• _REQUIRED WORK_:
Once every line in the data below has been checked for "adder", give the number of lines that hold it, and only that.

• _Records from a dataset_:
[Start of section]
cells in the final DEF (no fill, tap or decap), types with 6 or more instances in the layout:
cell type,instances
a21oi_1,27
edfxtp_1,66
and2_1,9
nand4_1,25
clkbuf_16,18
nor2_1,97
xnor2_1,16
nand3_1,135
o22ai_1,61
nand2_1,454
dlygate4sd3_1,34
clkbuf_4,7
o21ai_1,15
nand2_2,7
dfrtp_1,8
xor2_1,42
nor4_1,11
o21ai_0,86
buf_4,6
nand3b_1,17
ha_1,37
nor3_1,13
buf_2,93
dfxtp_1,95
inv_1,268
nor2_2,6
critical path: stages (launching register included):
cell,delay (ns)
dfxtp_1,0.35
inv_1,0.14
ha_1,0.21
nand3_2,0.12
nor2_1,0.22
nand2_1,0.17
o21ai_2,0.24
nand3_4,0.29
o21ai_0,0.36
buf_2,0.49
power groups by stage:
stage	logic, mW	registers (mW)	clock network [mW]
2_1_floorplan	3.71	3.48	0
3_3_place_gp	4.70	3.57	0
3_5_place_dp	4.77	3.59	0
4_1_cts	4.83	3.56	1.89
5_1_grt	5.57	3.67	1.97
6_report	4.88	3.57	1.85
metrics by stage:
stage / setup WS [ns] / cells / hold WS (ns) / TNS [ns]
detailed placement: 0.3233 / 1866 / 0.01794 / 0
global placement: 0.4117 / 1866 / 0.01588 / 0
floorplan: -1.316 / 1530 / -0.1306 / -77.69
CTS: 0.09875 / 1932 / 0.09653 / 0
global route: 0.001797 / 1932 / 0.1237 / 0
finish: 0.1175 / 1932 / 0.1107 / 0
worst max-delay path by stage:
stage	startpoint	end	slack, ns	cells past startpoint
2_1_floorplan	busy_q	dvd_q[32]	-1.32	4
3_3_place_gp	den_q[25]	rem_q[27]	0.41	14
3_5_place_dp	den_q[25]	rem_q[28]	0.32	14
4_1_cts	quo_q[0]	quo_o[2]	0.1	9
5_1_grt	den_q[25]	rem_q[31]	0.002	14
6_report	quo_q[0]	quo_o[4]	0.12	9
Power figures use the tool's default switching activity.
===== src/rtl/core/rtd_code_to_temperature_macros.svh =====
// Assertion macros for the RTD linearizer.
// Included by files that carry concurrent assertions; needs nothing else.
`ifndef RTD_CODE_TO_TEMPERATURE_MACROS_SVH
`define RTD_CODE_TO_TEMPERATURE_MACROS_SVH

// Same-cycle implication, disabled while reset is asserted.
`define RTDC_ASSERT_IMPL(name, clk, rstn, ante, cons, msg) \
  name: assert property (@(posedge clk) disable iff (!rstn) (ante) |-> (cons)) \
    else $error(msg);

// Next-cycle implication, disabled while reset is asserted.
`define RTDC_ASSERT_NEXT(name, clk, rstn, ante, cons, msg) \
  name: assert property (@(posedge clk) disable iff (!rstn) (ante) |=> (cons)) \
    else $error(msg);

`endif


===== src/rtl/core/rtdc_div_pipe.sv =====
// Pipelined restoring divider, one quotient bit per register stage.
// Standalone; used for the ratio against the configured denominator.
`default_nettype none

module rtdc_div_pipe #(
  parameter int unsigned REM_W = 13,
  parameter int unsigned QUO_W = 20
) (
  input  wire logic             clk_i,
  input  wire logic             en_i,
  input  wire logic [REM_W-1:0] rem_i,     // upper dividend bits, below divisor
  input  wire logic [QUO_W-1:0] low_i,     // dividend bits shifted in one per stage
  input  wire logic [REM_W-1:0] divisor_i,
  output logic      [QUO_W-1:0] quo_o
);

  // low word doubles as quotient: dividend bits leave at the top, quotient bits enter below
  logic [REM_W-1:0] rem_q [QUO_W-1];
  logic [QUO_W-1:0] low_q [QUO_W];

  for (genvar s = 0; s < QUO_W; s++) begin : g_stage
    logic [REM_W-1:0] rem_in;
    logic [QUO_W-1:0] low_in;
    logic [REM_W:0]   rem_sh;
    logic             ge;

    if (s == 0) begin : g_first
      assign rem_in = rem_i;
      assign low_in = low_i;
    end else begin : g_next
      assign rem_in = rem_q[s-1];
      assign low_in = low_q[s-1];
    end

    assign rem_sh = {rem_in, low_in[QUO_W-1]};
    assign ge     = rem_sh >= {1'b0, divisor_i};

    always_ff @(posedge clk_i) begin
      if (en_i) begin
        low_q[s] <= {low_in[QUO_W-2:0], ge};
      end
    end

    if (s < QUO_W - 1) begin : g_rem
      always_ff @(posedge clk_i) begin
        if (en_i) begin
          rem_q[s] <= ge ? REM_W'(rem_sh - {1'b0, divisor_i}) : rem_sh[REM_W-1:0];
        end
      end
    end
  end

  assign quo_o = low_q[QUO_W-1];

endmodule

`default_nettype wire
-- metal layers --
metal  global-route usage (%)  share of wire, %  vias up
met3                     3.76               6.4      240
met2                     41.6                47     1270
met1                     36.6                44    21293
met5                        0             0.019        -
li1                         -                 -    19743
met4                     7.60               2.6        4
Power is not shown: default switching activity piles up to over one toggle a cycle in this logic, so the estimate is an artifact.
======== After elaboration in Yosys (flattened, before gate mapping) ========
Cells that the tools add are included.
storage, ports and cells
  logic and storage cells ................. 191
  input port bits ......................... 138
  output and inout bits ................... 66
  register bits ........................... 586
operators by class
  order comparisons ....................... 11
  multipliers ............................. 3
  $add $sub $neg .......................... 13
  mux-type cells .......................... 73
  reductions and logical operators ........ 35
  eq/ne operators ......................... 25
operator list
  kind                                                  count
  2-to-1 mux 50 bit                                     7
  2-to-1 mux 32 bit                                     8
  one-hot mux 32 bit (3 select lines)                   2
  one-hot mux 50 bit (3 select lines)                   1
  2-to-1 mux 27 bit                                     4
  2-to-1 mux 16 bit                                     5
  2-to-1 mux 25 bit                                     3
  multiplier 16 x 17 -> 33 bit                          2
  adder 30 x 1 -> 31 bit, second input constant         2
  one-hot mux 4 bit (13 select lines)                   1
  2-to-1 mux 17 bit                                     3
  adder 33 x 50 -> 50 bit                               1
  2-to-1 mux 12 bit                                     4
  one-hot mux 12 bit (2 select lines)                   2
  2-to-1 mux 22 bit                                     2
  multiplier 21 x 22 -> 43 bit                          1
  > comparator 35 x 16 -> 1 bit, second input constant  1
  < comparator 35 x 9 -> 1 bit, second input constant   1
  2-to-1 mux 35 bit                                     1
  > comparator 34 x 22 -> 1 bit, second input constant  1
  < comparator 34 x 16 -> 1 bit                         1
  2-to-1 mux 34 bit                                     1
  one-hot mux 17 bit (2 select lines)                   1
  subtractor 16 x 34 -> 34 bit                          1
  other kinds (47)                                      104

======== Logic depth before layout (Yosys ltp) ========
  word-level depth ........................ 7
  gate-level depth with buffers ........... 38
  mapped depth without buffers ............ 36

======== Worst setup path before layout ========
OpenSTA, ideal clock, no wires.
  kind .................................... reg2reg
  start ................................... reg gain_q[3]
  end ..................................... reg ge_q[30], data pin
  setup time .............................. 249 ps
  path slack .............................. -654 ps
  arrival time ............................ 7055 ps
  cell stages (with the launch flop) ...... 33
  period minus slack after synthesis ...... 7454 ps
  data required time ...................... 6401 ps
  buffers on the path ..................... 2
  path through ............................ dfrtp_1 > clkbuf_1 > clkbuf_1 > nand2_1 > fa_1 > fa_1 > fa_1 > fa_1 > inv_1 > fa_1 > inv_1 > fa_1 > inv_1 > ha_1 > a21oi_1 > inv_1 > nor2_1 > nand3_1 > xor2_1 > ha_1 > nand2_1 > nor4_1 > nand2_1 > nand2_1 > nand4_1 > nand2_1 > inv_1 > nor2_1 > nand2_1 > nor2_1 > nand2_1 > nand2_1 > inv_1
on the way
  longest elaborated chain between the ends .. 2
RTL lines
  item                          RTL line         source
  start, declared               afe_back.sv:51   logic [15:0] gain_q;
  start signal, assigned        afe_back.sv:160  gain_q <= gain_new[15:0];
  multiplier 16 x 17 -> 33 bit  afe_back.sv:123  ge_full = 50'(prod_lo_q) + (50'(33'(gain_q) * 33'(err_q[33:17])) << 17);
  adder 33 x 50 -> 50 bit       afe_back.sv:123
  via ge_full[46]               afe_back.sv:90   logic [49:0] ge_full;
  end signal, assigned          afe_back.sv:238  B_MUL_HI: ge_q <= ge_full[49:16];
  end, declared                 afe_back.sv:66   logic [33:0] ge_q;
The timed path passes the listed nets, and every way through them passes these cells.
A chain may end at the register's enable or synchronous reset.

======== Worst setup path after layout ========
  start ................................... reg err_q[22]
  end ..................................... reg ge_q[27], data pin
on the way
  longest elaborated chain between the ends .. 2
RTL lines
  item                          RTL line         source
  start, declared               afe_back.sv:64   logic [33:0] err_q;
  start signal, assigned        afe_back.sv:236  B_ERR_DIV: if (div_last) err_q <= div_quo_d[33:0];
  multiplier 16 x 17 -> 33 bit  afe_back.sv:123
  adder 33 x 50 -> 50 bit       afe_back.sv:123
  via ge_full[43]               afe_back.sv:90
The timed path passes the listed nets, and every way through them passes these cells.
[End of section]
• _THE COMPLETED TASK_:
4